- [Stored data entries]
▼

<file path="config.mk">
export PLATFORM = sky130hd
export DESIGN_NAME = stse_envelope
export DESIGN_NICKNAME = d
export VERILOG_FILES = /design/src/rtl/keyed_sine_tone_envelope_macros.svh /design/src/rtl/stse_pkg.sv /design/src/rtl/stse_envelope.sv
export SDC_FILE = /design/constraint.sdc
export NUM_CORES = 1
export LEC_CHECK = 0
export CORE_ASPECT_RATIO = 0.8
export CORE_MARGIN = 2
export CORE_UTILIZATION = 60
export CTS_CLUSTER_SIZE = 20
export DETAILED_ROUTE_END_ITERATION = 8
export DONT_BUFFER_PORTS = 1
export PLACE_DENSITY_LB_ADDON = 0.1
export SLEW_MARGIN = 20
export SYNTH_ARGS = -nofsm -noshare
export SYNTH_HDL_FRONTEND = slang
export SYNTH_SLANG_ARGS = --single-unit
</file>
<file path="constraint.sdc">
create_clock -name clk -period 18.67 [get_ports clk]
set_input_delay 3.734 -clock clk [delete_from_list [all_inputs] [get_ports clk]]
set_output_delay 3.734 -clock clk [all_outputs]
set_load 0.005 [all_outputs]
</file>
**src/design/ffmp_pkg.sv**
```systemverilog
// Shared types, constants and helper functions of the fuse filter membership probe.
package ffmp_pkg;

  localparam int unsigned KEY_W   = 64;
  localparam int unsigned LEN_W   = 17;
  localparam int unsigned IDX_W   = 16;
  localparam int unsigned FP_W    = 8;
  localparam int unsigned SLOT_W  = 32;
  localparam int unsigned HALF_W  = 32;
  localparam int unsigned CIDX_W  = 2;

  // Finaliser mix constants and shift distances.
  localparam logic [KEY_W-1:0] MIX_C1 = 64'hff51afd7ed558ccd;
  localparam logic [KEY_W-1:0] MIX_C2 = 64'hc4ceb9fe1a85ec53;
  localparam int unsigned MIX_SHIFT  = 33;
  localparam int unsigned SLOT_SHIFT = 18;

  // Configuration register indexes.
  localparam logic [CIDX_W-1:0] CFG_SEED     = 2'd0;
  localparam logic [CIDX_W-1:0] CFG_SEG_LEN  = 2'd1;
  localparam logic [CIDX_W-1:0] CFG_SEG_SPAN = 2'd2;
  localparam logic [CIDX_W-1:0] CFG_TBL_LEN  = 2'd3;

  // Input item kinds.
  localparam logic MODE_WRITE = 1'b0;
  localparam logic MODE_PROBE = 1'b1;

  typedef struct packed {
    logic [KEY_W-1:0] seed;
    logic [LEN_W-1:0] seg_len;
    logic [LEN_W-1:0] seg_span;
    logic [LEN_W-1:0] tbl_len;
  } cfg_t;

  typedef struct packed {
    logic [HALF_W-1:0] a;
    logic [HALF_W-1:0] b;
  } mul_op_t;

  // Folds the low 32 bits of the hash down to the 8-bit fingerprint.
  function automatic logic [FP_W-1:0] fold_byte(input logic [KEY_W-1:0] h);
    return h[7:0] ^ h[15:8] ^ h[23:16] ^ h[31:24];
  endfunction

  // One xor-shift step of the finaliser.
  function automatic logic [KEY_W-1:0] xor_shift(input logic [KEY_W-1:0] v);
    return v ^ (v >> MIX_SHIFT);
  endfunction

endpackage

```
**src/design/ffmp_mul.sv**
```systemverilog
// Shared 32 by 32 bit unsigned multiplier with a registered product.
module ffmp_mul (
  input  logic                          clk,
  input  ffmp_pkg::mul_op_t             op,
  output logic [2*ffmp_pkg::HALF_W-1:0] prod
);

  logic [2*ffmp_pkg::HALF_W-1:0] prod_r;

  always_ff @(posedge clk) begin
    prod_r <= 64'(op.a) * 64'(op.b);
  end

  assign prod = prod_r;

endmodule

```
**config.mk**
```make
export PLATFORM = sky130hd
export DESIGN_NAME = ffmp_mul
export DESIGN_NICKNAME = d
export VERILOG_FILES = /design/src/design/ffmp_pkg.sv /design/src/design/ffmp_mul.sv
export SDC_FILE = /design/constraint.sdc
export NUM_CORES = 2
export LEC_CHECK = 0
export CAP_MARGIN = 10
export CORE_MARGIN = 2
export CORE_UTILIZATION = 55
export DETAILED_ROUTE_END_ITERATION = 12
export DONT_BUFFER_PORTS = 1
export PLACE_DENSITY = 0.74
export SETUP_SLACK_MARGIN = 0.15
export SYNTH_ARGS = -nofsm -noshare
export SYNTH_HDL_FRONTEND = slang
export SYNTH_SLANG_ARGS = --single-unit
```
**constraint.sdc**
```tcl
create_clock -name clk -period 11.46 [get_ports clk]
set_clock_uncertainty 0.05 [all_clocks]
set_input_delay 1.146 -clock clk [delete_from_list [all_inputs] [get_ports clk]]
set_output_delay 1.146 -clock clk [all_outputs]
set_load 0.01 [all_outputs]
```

▲
▼

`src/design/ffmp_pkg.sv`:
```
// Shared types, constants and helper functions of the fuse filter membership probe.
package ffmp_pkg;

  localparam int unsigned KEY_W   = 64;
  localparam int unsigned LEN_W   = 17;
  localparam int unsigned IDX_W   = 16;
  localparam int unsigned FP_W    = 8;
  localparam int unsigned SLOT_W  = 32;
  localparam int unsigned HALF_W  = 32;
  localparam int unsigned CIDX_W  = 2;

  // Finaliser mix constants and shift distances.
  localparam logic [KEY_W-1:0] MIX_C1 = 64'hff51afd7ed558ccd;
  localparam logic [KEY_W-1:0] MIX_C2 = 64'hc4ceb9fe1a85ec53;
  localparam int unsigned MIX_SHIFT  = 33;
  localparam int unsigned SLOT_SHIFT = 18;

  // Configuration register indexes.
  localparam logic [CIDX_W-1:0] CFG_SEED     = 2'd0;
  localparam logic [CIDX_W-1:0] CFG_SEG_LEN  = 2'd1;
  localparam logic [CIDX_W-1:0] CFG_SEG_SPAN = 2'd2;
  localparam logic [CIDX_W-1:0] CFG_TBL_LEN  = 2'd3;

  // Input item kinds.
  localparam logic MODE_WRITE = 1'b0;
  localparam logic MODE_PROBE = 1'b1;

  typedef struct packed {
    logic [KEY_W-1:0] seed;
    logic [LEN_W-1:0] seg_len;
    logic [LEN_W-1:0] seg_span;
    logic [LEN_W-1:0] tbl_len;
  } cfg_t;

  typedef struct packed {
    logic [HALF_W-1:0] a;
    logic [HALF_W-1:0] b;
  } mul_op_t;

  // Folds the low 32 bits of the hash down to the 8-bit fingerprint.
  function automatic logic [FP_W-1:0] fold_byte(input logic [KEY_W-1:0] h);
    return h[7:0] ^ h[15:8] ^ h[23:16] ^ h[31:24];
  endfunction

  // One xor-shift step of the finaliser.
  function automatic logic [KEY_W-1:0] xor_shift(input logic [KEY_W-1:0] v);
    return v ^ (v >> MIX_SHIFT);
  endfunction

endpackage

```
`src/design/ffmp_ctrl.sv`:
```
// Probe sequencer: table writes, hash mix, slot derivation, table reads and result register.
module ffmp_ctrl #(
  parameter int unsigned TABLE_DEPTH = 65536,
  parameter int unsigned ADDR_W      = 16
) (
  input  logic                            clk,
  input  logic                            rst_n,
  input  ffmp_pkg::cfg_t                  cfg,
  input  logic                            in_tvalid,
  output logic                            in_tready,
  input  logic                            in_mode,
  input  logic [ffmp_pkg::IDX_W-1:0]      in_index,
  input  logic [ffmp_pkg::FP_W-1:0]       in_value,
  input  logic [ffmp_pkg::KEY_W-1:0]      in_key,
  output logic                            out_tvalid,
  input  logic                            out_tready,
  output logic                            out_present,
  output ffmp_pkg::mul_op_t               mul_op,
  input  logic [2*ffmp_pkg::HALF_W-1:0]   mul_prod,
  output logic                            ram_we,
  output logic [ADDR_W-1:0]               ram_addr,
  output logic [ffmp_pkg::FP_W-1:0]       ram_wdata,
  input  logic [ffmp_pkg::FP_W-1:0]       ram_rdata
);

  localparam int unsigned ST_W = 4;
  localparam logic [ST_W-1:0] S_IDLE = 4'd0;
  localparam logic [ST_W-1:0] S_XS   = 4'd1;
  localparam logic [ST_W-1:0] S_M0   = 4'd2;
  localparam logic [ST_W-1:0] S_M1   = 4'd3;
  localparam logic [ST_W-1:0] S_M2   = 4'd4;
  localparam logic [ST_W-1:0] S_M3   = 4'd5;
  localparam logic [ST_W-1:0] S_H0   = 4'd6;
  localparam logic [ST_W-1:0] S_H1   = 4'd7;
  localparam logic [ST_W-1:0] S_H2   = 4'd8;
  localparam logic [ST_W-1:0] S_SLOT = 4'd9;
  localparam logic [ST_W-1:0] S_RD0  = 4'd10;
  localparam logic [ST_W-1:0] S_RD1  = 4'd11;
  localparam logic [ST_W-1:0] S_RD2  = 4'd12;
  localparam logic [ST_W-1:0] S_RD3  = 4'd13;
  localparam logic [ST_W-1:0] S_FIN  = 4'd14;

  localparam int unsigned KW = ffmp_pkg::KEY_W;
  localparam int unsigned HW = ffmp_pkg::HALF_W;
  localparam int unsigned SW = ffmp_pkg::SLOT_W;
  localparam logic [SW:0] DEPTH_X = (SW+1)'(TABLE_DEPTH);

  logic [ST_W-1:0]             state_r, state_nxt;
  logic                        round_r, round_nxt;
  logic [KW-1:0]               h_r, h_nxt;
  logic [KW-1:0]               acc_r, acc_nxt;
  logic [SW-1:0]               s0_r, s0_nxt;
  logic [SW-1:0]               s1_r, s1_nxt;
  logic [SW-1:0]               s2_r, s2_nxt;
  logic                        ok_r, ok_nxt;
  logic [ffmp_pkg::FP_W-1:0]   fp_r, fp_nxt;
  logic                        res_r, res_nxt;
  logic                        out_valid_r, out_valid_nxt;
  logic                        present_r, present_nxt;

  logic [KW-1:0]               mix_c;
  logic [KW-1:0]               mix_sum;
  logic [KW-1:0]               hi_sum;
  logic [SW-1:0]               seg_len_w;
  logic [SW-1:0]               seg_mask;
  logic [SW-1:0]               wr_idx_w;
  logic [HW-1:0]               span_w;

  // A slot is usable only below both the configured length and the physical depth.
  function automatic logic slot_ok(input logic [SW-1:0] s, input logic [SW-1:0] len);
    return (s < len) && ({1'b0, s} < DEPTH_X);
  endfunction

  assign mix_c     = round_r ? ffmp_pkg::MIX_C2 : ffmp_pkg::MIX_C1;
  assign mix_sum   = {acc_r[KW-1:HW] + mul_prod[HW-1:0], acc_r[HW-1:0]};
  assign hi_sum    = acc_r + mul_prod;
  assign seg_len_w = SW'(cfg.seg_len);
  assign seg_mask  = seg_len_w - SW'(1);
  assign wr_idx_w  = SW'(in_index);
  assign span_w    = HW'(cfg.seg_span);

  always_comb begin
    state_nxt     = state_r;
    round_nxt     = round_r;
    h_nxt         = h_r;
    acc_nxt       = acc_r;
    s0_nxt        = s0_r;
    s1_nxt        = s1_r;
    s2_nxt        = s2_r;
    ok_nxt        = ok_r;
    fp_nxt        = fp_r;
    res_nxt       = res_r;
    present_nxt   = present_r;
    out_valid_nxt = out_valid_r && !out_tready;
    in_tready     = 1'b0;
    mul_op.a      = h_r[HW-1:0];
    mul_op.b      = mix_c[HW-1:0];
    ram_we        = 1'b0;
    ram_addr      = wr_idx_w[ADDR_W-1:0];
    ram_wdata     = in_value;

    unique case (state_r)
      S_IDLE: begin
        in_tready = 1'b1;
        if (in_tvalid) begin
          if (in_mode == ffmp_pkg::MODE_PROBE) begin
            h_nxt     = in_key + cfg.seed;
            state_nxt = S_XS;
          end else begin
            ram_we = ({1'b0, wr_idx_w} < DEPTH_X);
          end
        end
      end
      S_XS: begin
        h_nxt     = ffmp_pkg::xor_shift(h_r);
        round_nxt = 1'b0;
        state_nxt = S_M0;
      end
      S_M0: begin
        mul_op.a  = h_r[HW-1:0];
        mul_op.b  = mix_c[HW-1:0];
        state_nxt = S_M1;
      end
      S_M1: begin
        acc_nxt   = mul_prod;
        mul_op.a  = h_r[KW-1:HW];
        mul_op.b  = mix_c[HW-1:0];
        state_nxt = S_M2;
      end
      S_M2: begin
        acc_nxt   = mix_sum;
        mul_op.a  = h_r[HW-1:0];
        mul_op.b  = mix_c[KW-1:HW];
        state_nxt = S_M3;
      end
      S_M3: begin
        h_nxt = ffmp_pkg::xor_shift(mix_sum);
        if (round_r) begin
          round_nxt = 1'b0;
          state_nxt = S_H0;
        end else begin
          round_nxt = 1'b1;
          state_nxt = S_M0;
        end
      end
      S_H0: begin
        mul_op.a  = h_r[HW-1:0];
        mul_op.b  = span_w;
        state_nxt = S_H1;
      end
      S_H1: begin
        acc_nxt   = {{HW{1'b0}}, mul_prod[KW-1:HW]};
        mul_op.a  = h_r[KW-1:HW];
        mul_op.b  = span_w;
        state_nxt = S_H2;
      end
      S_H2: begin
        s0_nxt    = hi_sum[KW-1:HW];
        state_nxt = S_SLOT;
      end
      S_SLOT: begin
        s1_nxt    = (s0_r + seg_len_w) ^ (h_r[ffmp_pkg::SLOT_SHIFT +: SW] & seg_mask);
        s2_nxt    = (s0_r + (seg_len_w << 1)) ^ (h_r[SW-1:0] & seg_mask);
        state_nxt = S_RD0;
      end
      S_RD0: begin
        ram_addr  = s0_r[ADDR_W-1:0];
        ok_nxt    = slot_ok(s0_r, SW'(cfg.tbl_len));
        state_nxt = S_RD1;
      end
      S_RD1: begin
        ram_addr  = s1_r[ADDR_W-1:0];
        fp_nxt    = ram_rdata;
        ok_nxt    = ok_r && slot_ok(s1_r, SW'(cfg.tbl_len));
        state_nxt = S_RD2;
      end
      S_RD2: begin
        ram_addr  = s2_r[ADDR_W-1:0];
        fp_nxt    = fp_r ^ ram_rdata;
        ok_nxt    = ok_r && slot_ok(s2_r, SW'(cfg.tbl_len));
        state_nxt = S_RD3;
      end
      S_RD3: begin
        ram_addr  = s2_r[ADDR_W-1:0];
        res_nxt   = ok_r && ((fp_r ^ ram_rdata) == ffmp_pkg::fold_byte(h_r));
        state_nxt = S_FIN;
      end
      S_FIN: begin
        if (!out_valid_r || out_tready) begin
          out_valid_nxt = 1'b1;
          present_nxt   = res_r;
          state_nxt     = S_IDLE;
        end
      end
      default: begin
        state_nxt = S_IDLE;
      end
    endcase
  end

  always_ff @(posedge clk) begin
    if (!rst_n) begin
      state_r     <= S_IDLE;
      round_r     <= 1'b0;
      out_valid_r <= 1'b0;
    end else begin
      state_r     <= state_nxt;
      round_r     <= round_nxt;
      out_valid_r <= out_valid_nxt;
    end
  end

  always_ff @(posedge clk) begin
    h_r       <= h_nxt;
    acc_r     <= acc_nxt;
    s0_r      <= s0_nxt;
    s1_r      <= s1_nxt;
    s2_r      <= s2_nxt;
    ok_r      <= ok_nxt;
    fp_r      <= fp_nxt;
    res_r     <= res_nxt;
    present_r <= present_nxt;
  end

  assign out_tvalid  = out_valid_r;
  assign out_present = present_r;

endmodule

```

▲

- [Work instructions]
Looking at the records above, work out how many lines include the string "assign". Give the number and nothing else.

- [Written reply]
10